- Cholera - taki budzik to wręcz marzenie, czyż nie?
- Co jest? - mruknęłam zaspana, otwierając po chwili oczy i zerkając na Shawna.
- Głowa mnie boli
- Nie zabrzmi to miło, ale mogłeś tyle nie pić
- To było takie pocieszające, Davies...
- Po pijaku jesteś bardziej romantyczny
- Czyli uważasz, że powinienem pić częściej? - uniósł brew.
- Nie
- No to nie będę romantyczny - wzruszył ramionami.
- Idiota - mruknęłam zirytowana.
- Też Cię kocham
Pokręciłam jedynie głową, starając się zasnąć dalej, ale jak zwykle, zakończyło się na samych chęciach, bo Shawn mi to uniemożliwił.
- Przyniesiesz mi jakieś tabletki? - spytał błagalnym głosem, a gdy otworzyłam oczy, zobaczyłam jak się we mnie wpatruje.
- Śniadanko, kawka i szybki numerek też jest w pakiecie? - uniosłam brew, uśmiechając się sztucznie.
- Rosie, no jeśli tak bardzo chcesz... - od razu wrócił do żywych.
- Zapomnij - powiedziałam poważnie.
- Davies, proszę... - mruknął, a po chwili mnie objął.
- Teraz nie mam nawet jak się ruszyć
- Już masz - odsunął się ode mnie, więc niechętnie podniosłam sie z łóżka.
- Przysługa za przysługę, pamiętaj - zmrużyłam oczy, a chwilę później zniknęłam za drzwiami sypialni.
Gdy znalazłam się przed szafką, zaczęłam w niej szukać tabletek dla mojego poszkodowanego chłopaka, ale w pewnym momencie usłyszałam jak dzwoni mu telefon. Nie miałam zamiaru podsłuchiwać, ponieważ mu ufam, więc nie skupiłam się na tym co mówi, jednak coś zapadło mi w pamięci, a dokładnie imię. Vicky.
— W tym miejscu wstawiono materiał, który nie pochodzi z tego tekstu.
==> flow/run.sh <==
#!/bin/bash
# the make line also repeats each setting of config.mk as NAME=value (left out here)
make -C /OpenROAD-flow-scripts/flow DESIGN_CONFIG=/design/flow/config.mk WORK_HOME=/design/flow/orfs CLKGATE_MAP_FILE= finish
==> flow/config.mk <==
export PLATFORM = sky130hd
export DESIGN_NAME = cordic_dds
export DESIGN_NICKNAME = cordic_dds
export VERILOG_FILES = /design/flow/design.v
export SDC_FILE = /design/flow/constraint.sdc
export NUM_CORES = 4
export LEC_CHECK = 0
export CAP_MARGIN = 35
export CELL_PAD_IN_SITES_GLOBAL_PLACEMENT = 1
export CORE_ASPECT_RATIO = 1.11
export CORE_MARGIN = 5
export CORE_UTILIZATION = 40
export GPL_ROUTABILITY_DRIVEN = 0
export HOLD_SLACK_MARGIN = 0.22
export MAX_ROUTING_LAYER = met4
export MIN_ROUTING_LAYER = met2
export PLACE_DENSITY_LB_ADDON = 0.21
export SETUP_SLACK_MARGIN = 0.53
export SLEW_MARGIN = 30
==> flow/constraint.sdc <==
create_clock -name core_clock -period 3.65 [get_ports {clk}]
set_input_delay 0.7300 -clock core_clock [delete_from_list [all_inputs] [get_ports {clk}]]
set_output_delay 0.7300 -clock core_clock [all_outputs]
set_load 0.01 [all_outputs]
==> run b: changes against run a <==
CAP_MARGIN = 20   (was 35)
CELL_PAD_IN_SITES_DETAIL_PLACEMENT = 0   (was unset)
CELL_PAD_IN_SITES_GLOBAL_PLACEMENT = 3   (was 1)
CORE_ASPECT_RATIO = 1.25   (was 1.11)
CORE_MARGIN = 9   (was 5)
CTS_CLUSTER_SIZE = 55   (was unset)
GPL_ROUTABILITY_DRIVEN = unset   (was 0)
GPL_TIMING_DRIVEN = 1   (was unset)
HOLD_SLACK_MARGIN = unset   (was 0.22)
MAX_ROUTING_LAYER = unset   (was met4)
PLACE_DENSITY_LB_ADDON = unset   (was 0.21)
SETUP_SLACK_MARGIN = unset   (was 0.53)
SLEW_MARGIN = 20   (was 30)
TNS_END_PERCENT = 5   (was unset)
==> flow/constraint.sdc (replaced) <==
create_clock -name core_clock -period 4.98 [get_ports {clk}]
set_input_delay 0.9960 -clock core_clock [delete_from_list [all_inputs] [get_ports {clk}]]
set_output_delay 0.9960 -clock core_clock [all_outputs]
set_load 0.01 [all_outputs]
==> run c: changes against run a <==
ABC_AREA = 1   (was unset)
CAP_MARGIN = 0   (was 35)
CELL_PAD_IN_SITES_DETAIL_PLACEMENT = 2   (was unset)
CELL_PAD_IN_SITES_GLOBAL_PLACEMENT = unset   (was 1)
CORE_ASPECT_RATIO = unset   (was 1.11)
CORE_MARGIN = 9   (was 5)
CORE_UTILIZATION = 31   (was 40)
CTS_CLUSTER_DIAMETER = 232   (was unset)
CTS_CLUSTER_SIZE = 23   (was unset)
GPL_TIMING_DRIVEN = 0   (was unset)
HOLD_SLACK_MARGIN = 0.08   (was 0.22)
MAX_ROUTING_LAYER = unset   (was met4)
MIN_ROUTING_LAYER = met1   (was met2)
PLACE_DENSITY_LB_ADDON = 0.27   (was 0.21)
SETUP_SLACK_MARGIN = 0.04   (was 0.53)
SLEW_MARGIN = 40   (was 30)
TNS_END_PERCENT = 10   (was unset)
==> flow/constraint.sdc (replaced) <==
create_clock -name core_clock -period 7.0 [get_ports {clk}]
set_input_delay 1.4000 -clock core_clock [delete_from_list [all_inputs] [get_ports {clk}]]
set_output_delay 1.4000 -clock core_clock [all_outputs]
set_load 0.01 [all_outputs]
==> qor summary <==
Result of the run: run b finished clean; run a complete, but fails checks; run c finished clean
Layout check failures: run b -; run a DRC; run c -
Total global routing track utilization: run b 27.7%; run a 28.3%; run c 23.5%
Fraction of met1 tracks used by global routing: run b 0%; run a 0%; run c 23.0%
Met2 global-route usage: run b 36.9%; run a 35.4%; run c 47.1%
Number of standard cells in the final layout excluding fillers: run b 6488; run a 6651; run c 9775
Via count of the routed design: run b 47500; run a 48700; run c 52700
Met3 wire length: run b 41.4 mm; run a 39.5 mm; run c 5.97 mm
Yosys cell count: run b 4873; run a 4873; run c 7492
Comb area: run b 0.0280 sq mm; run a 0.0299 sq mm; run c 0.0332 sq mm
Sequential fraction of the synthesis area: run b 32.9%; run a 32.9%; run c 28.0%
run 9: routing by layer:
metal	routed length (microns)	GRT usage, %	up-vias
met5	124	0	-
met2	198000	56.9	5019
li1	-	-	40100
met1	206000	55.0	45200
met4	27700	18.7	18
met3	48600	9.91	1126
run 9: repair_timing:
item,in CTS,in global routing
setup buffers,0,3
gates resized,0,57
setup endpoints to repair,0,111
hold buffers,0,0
## design/flow/design.v

```verilog
`timescale 1ns / 1ns  
module paddle_control(
    input clk,
    input en,
    input resetn,
    input [1:0] go,  
	 input [8:0] ball_x,
	 input [7:0] ball_y,
	 output reg [2:0] PADDLE_HIT,
    output reg draw,
	 output reg [8:0] current_state
    );
    reg [8:0] next_state; 
    localparam  BRICK_WIDTH = 8'd16,
					 BRICK_HEIGHT = 8'd8,
					 PADDLE_WIDTH= 8'd32,  
					 PADDLE_HEIGHT = 8'd2,
					 PADDLE_SIZE = 8'd32,
					 PADDLE_Y_POS = 9'd220;    
    always @(posedge clk)
    if(en) begin
		if(resetn) begin
         case (current_state)
					9'd8: current_state <= 2'd2 * go[0] + current_state;  
					9'd280: current_state <= current_state - (2'd2 * go[1]);  
            default: current_state <= (2'd2 * go[0]) - (2'd2 * go[1]) + current_state;  
         endcase
			if (go[0] || go[1]) draw <= 1'b1;
			else draw <= 1'b0;
		end
		if(resetn == 1'b0) begin
			draw <= 1'b1;
			current_state <= 9'd152;
		end
    end  
	 always@(posedge clk) if(en) begin
		PADDLE_HIT <= 0;
		if(ball_y >= PADDLE_Y_POS && ball_y <= PADDLE_Y_POS + 9'd3 && ball_x >= current_state && ball_x <= current_state + PADDLE_WIDTH)  
			PADDLE_HIT <= ((ball_x - current_state) / 9'd8) + 1'b1;
	 end
endmodule
`timescale 1ns / 1ns  
module ball_control(input clk, 
	input en,
	input reset,
	input [2:0] PADDLE_HIT,
	output reg [8:0] x,
	output reg [7:0] y,
	output reg BRICK_HIT,
	output reg [8:0] brick_x,
	output reg [7:0] brick_y
	);
	localparam LEFT_UP = 3'd0, UP_LEFT = 3'd1, UP_RIGHT = 3'd2, RIGHT_UP = 3'd3, LEFT_DOWN = 3'd4, DOWN_LEFT = 3'd5, DOWN_RIGHT = 3'd6, RIGHT_DOWN = 3'd7,
					LEFT_WALL_X = 9'd12,
					TOP_WALL_Y = 8'd20,
					RIGHT_WALL_X = 9'd320 - 9'd12,
					BRICK_WIDTH = 9'd32, BRICK_HEIGHT = 8'd4,
					BRICK_ONE_X = 9'd100, BRICK_ONE_Y = 8'd60,
					BRICK_TWO_X = 9'd150, BRICK_TWO_Y = 8'd60,
					BRICK_THREE_X = 9'd200, BRICK_THREE_Y = 8'd60;
	reg [8:0] d_x;
	reg [7:0] d_y;
	reg [2:0] current_direction;
	reg [1:0] WALL_HIT; 
	reg [2:0] status;  
	always @(posedge clk) if(en) begin
		case(current_direction)
			LEFT_UP: begin
				d_x <= -9'd2;
				d_y <= -8'd1;
			end
			UP_LEFT: begin
				d_x <= -9'd1;
				d_y <= -8'd2;
			end
			UP_RIGHT: begin
				d_x <= 9'd1;
				d_y <= -8'd2;
			end
			RIGHT_UP: begin
				d_x <= 9'd2;
				d_y <= -8'd1;
			end
			LEFT_DOWN: begin
				d_x <= -9'd2;
				d_y <= 8'd1;
			end
			DOWN_LEFT: begin
				d_x <= -9'd1;
				d_y <= 8'd2;
			end
			DOWN_RIGHT: begin
				d_x <= 9'd1;
				d_y <= 8'd2;
			end
			RIGHT_DOWN: begin
				d_x <= 9'd2;
				d_y <= 8'd1;
			end
		endcase
		if(!reset) begin
			x <= 9'd160;
			y <= 8'd218;
			current_direction <= UP_RIGHT; 
			d_x <= 9'd1;
			d_y <= -8'd2;
		end
		if(!reset) begin 
			status <= 3'b111;
			BRICK_HIT <= 1'b0;
		end
		BRICK_HIT <= 1'b0;
		if(y >= BRICK_ONE_Y && y <= (BRICK_ONE_Y + BRICK_HEIGHT) && x >= BRICK_ONE_X && x <= (BRICK_ONE_X + BRICK_WIDTH) && status[0] == 1'b1) begin
			BRICK_HIT <= 1'b1;
			brick_x <= BRICK_ONE_X; brick_y <= BRICK_ONE_Y;
			status[0] <= 1'b0;
			if(current_direction == LEFT_UP || current_direction == UP_LEFT || current_direction == RIGHT_UP || current_direction == UP_RIGHT)
				current_direction <= ((x - BRICK_ONE_X) / 9'd8) + 3'd4;
			else 
				current_direction <= (x - BRICK_ONE_X) / 9'd8;
		end
		if(y >= BRICK_TWO_Y && y <= (BRICK_TWO_Y + BRICK_HEIGHT) && x >= BRICK_TWO_X && x <= (BRICK_TWO_X + BRICK_WIDTH) && status[1] == 1'b1) begin
			BRICK_HIT <= 1'b1;
			brick_x <= BRICK_TWO_X; brick_y <= BRICK_TWO_Y;
			status[1] <= 1'b0;
			if(current_direction == LEFT_UP || current_direction == UP_LEFT || current_direction == RIGHT_UP || current_direction == UP_RIGHT)
				current_direction <= ((x - BRICK_TWO_X) / 9'd8) + 3'd4;
			else 
				current_direction <= (x - BRICK_TWO_X) / 9'd8;
		end
		if(y >= BRICK_THREE_Y && y <= (BRICK_THREE_Y + BRICK_HEIGHT) && x >= BRICK_THREE_X && x <= (BRICK_THREE_X + BRICK_WIDTH) && status[2] == 1'b1) begin
			BRICK_HIT <= 1'b1;
			brick_x <= BRICK_THREE_X; brick_y <= BRICK_THREE_Y;
			status[2] <= 1'b0;
			if(current_direction == LEFT_UP || current_direction == UP_LEFT || current_direction == RIGHT_UP || current_direction == UP_RIGHT)
				current_direction <= ((x - BRICK_THREE_X) / 9'd8) + 3'd4;
			else 
				current_direction <= (x - BRICK_THREE_X) / 9'd8;
		end
		if(reset && PADDLE_HIT !== 0) current_direction <= PADDLE_HIT - 3'b1;
		if(reset && WALL_HIT !== 0) begin
			case(WALL_HIT)
				2'd1: begin case(current_direction)
							LEFT_UP: begin current_direction <= RIGHT_UP;
											d_x <= 9'd2;
											d_y <= -8'd1;
										end
							UP_LEFT: begin current_direction <= UP_RIGHT;
											d_x <= 9'd1;
											d_y <= -8'd2;
										end
							LEFT_DOWN: begin current_direction <= RIGHT_DOWN;
												d_x <= 9'd2;
												d_y <= 8'd1;
											end
							DOWN_LEFT: begin current_direction <= DOWN_RIGHT;
												d_x <= 9'd1;
												d_y <= 8'd2;
											end
						endcase
					end
				2'd2: begin case(current_direction)
							LEFT_UP: begin current_direction <= LEFT_DOWN;
											d_x <= -9'd2;
											d_y <= 8'd1;
										end
							UP_LEFT: begin current_direction <= DOWN_LEFT;
											d_x <= -9'd1;
											d_y <= 8'd2;
										end
							RIGHT_UP: begin current_direction <= RIGHT_DOWN;
											d_x <= 9'd2;
											d_y <= 8'd1;
										end
							UP_RIGHT: begin current_direction <= DOWN_RIGHT;
												d_x <= 9'd1;
												d_y <= 8'd2;
										end
						endcase
					end
				2'd3: begin case(current_direction)
							RIGHT_UP: begin current_direction <= LEFT_UP;
											d_x <= -9'd2;
											d_y <= -8'd1;
										end
							UP_RIGHT: begin current_direction <= UP_LEFT;
											d_x <= -9'd1;
											d_y <= -8'd2;
										end
							RIGHT_DOWN: begin current_direction <= LEFT_DOWN;
												d_x <= -9'd2;
												d_y <= 8'd1;
										end
							DOWN_RIGHT: begin current_direction <= DOWN_LEFT;
												d_x <= -9'd2;
												d_y <= 8'd1;
										end
						endcase
					end
			endcase
		end
		if(reset) begin 
			x <= x + d_x;
			y <= y + d_y;
		end
		if(y >= 8'd235 && y <= 8'd240) begin
			d_x <= 1'b0;
			d_y <= 1'b0;
		end
	end
	always @(posedge clk) if(en) begin
		if(!reset) WALL_HIT <= 2'b0;
		else begin
			if(x <= LEFT_WALL_X) WALL_HIT <= 2'd1; 
			else begin
				if(y <= TOP_WALL_Y) WALL_HIT <= 2'd2;
				else begin
					if(x >= RIGHT_WALL_X) WALL_HIT <= 2'd3;
					else WALL_HIT <= 2'b0;
				end
			end
		end
	end
endmodule
`timescale 1ns / 1ns  
module new_draw(input clk,
	input reset,
	input [8:0] paddle_pos,
	input p_draw,
	input [8:0] ball_x,
	input [7:0] ball_y,
	input fps,
	input BRICK_HIT,
	input [8:0] brick_x,
	input [7:0] brick_y,
	output reg [8:0] x,
	output reg [7:0] y,
	output reg [2:0] color,
	output reg wren);
	reg [30:0] current_state, next_state;	
	reg [8:0] current_paddle;
	reg [8:0] current_ball_x;
	reg [7:0] current_ball_y;
	reg [3:0] current_brick;
	reg paddle_draw;
	reg ball_draw;
	reg brick_hit;
	reg [15:0] wall_draw_progress;
	reg [6:0] paddle_draw_progress;
	reg [31:0] reset_progress;
	reg [8:0] brick_draw_progress;
	localparam  PADDLE_SIZE = 8'd64,
					INIT = 32'd0,
					LEFT_WALL_FINISHED = INIT + 32'd1920,
					TOP_WALL_FINISHED = LEFT_WALL_FINISHED + 32'd2560,
					RIGHT_WALL_FINISHED = TOP_WALL_FINISHED + 32'd1920,
					DRAW_BRICKS = RIGHT_WALL_FINISHED + 1,
					BRICKS_FINISHED = DRAW_BRICKS + 32'd128,
					WAIT = BRICKS_FINISHED + 1'd1,
					PADDLE_ERASE_START = WAIT + 1'd1,
					PADDLE_DRAW_START = PADDLE_ERASE_START + PADDLE_SIZE + 1'd1,
					PADDLE_CYCLE_END = PADDLE_DRAW_START + PADDLE_SIZE + 1'd1,
					BALL_ERASE = PADDLE_CYCLE_END + 1,
					BALL_DRAW = BALL_ERASE + 2'd2,
					BALL_CYCLE_END = BALL_DRAW + 2'd2,
					RESET_START = BRICK_ERASE_END + 1'b1,
					RESET_END = RESET_START + 32'd76800,
					BRICK_ERASE_START = BALL_CYCLE_END + 1'b1,
					BRICK_ERASE_END = BRICK_ERASE_START + 8'd128;
	always @(posedge clk) begin
		case (current_state)
			WAIT: next_state <= ball_draw ? BALL_ERASE : (paddle_draw ? PADDLE_ERASE_START: WAIT);  
			PADDLE_CYCLE_END: next_state <= (ball_draw ? BALL_ERASE : WAIT);
			BALL_CYCLE_END: next_state <= (brick_hit ? BRICK_ERASE_START : WAIT);
			BRICKS_FINISHED: begin
				if(current_brick < 3'd3) next_state <= DRAW_BRICKS;
				else next_state <= WAIT;
			end
			BRICK_ERASE_END: next_state <= (paddle_draw ? PADDLE_ERASE_START : WAIT);
			RESET_END: next_state <= INIT;
			default: next_state <= current_state + 1'd1;
		endcase			
		if(!reset) begin
			current_state <= INIT;
		end
		else current_state <= next_state;
	end
	always @(posedge clk) begin
		if(fps) ball_draw <= 1'b1;
		if(BRICK_HIT) brick_hit <= 1'b1;
		if(!reset) begin 
			brick_hit <= 1'b0;
			current_brick <= 3'b0;
		end
		case (current_state)
			INIT: begin 
				wall_draw_progress <= 16'd0;
				wren <= 1'b1;
			end	
			LEFT_WALL_FINISHED: begin
				wall_draw_progress <= 16'd0;
			end
			TOP_WALL_FINISHED: begin
				wall_draw_progress <= 16'd0;
			end
			WAIT: begin
				paddle_draw <= p_draw;
				wren <= 1'b0;
			end
			PADDLE_ERASE_START: begin 
				wren <= 1'b1;
				paddle_draw_progress <= 6'd0;
			end
			PADDLE_DRAW_START: begin
				paddle_draw_progress <= 6'd0;
				current_paddle <= paddle_pos;
			end
			PADDLE_CYCLE_END: paddle_draw <= 1'b0;
			BALL_ERASE: wren <= 1'b1;
			BALL_DRAW: begin
				current_ball_x <= ball_x;
				current_ball_y <= ball_y;
			end
			BALL_CYCLE_END: ball_draw <= 1'b0;
			RESET_START: begin 
				wren <= 1'b1;
				reset_progress <= 32'd0;
				y <= 8'd8;
			end
			DRAW_BRICKS: begin 
				wren <= 1'b1;
				brick_draw_progress <= 9'd0;
				current_brick <= current_brick + 1'b1;
			end
			BRICKS_FINISHED: wren <= 1'b0;
			BRICK_ERASE_START: brick_draw_progress <= 9'd0;
			BRICK_ERASE_END: brick_hit <= 1'b0;
			default: begin
				if(INIT < current_state && current_state < LEFT_WALL_FINISHED) begin
					color <= 3'b100;
					x <= wall_draw_progress % 4'd8;
					y <= wall_draw_progress / 4'd8;
				end
				if(LEFT_WALL_FINISHED < current_state && current_state < TOP_WALL_FINISHED) begin
					color <= 3'b100;
					x <= wall_draw_progress % 9'd320;
					y <= wall_draw_progress / 9'd320;
				end
				if(TOP_WALL_FINISHED < current_state && current_state < RIGHT_WALL_FINISHED) begin
					color <= 3'b100;
					x <= 9'd320 - (wall_draw_progress % 4'd8);
					y <= wall_draw_progress / 4'd8;
				end
				if(PADDLE_ERASE_START < current_state && current_state < PADDLE_DRAW_START) begin
					color <= 3'b000;
					x <= current_paddle + (paddle_draw_progress % 6'd32);
					y <= 9'd220 + (paddle_draw_progress / 6'd32);
				end
				if(PADDLE_DRAW_START < current_state && current_state < PADDLE_CYCLE_END) begin
					color <= 3'b001;
					x <= current_paddle + (paddle_draw_progress % 6'd32);
					y <= 9'd220 + (paddle_draw_progress / 6'd32);
				end
				if(BALL_ERASE < current_state && current_state < BALL_DRAW) begin
					color <= 3'b000;
					x <= current_ball_x;
					y <= current_ball_y;
				end
				if(BALL_DRAW < current_state && current_state < BALL_CYCLE_END) begin
					color <= 3'b010;
					x <= current_ball_x;
					y <= current_ball_y;
				end
				if(RESET_START < current_state && current_state < RESET_END) begin
					color<= 3'b000;
					x <= reset_progress % 9'd320;
					y <= reset_progress / 9'd320;
				end
				if(DRAW_BRICKS < current_state && current_state < BRICKS_FINISHED && current_brick == 4'd1) begin
					color <= 3'b110;
					x <= 9'd100 + (brick_draw_progress % 9'd32);
					y <= 8'd60 + (brick_draw_progress / 8'd32);
				end
				if(DRAW_BRICKS < current_state && current_state < BRICKS_FINISHED && current_brick == 4'd2) begin
					color <= 3'b110;
					x <= 9'd150 + (brick_draw_progress % 9'd32);
					y <= 8'd60 + (brick_draw_progress / 8'd32);
				end
				if(DRAW_BRICKS < current_state && current_state < BRICKS_FINISHED && current_brick == 4'd3) begin
					color <= 3'b110;
					x <= 9'd200 + (brick_draw_progress % 9'd32);
					y <= 8'd60 + (brick_draw_progress / 8'd32);
				end
				if(BRICK_ERASE_START < current_state && current_state < BRICK_ERASE_END) begin
					wren <= 1'b1;
					color <= 3'b000;
					x <= brick_x + (brick_draw_progress % 9'd32);
					y <= brick_y + (brick_draw_progress / 8'd32);
				end
				wall_draw_progress <= wall_draw_progress + 1'b1;
				paddle_draw_progress <= paddle_draw_progress + 1'b1;
				reset_progress <= reset_progress + 1'b1;
				brick_draw_progress <= brick_draw_progress + 1'b1;
			end
		endcase
		if(!reset) begin
			x <= 9'd0;
			y <= 8'd0;
			color <= 3'b000;
			paddle_draw <= 1'b0;
			current_paddle <= 9'd152;
			current_ball_x <= 9'd160;
			current_ball_y <= 8'd218;
		end
	end
endmodule
`timescale 1ns / 1ns  
module breakout
	(
		input         clk,
		input         resetn,        
		input  [1:0]  go,            
		input         paddle_tick,   
		input         ball_tick,     
		output [8:0]  x,
		output [7:0]  y,
		output [2:0]  colour,
		output        plot
	);
	 wire draw_paddle;
	 wire[8:0] paddle_pos;
	 wire[8:0] ball_x; wire [7:0] ball_y;
	 wire[2:0] BALL_HIT;
	 wire BRICK_HIT;
	 wire [8:0] brick_x;
	 wire [7:0] brick_y;
	 wire fps_clock = paddle_tick | ~resetn;
	 wire thirty_clock = ball_tick | ~resetn;
	paddle_control PC(.clk(clk), .en(fps_clock), .resetn(resetn), .go(go), .ball_x(ball_x), .ball_y(ball_y), .draw(draw_paddle), .current_state(paddle_pos), .PADDLE_HIT(BALL_HIT));
	ball_control BC(.clk(clk), .en(thirty_clock), .reset(resetn), .x(ball_x), .y(ball_y), .PADDLE_HIT(BALL_HIT), .BRICK_HIT(BRICK_HIT), .brick_x(brick_x), .brick_y(brick_y));
	new_draw ND(.clk(clk), .reset(resetn), .paddle_pos(paddle_pos), .p_draw(draw_paddle), .ball_x(ball_x), .ball_y(ball_y), .x(x), .y(y), .color(colour), .wren(plot), .fps(thirty_clock), .BRICK_HIT(BRICK_HIT), .brick_x(brick_x), .brick_y(brick_y));
endmodule
```
## run.sh

```bash
#!/bin/bash
# the make line also repeats each setting of config.mk as NAME=value (left out here)
make -C /OpenROAD-flow-scripts/flow DESIGN_CONFIG=/design/flow/config.mk WORK_HOME=/design/flow/orfs CLKGATE_MAP_FILE= finish
```

## config.mk

```make
export PLATFORM = sky130hd
export DESIGN_NAME = cpu
export DESIGN_NICKNAME = cpu
export VERILOG_FILES = /design/flow/design.v
export SDC_FILE = /design/flow/constraint.sdc
export NUM_CORES = 4
export LEC_CHECK = 0
export ABC_AREA = 1
export CAP_MARGIN = 0
export CELL_PAD_IN_SITES_DETAIL_PLACEMENT = 2
export CELL_PAD_IN_SITES_GLOBAL_PLACEMENT = 0
export CORE_ASPECT_RATIO = 0.87
export CORE_MARGIN = 2
export CORE_UTILIZATION = 44
export CTS_CLUSTER_SIZE = 41
export GPL_ROUTABILITY_DRIVEN = 0
export MIN_ROUTING_LAYER = met2
export PLACE_DENSITY_LB_ADDON = 0.19
export SETUP_SLACK_MARGIN = 1.16
export SLEW_MARGIN = 5
export TNS_END_PERCENT = 20
```

## constraint.sdc

```tcl
create_clock -name core_clock -period 7.15 [get_ports {clk}]
set_input_delay 1.4300 -clock core_clock [delete_from_list [all_inputs] [get_ports {clk}]]
set_output_delay 1.4300 -clock core_clock [all_outputs]
set_load 0.01 [all_outputs]
```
Co jest na rzeczy, jak nic.
Moje ciśnienie znacznie wzrosło i szczerze mówiąc, miałam ochotę rzucić lekarstwa, które znalazłam, prosto w Shawna, a później zrobić mu awanturę, jednak nie chciałam odstawiać żadnych szopek. Miałam przecież być o nią spokojna... Ta, szkoda, że to niewykonalne, bo ta dziewczyna ciągle coś robi, żeby być bliżej Mendesa. Mam jakieś dziwne wrażenie, że jest spokrewniona z Melanie.- Proszę - wymusiłam uśmiech, odstawiając wodę, którą również zgarnęłam z kuchni i leki na szafkę nocną, a później wskoczyłam na łóżko.
- Dziękuję kochanie - musnął mój policzek, a później wziął tabletki.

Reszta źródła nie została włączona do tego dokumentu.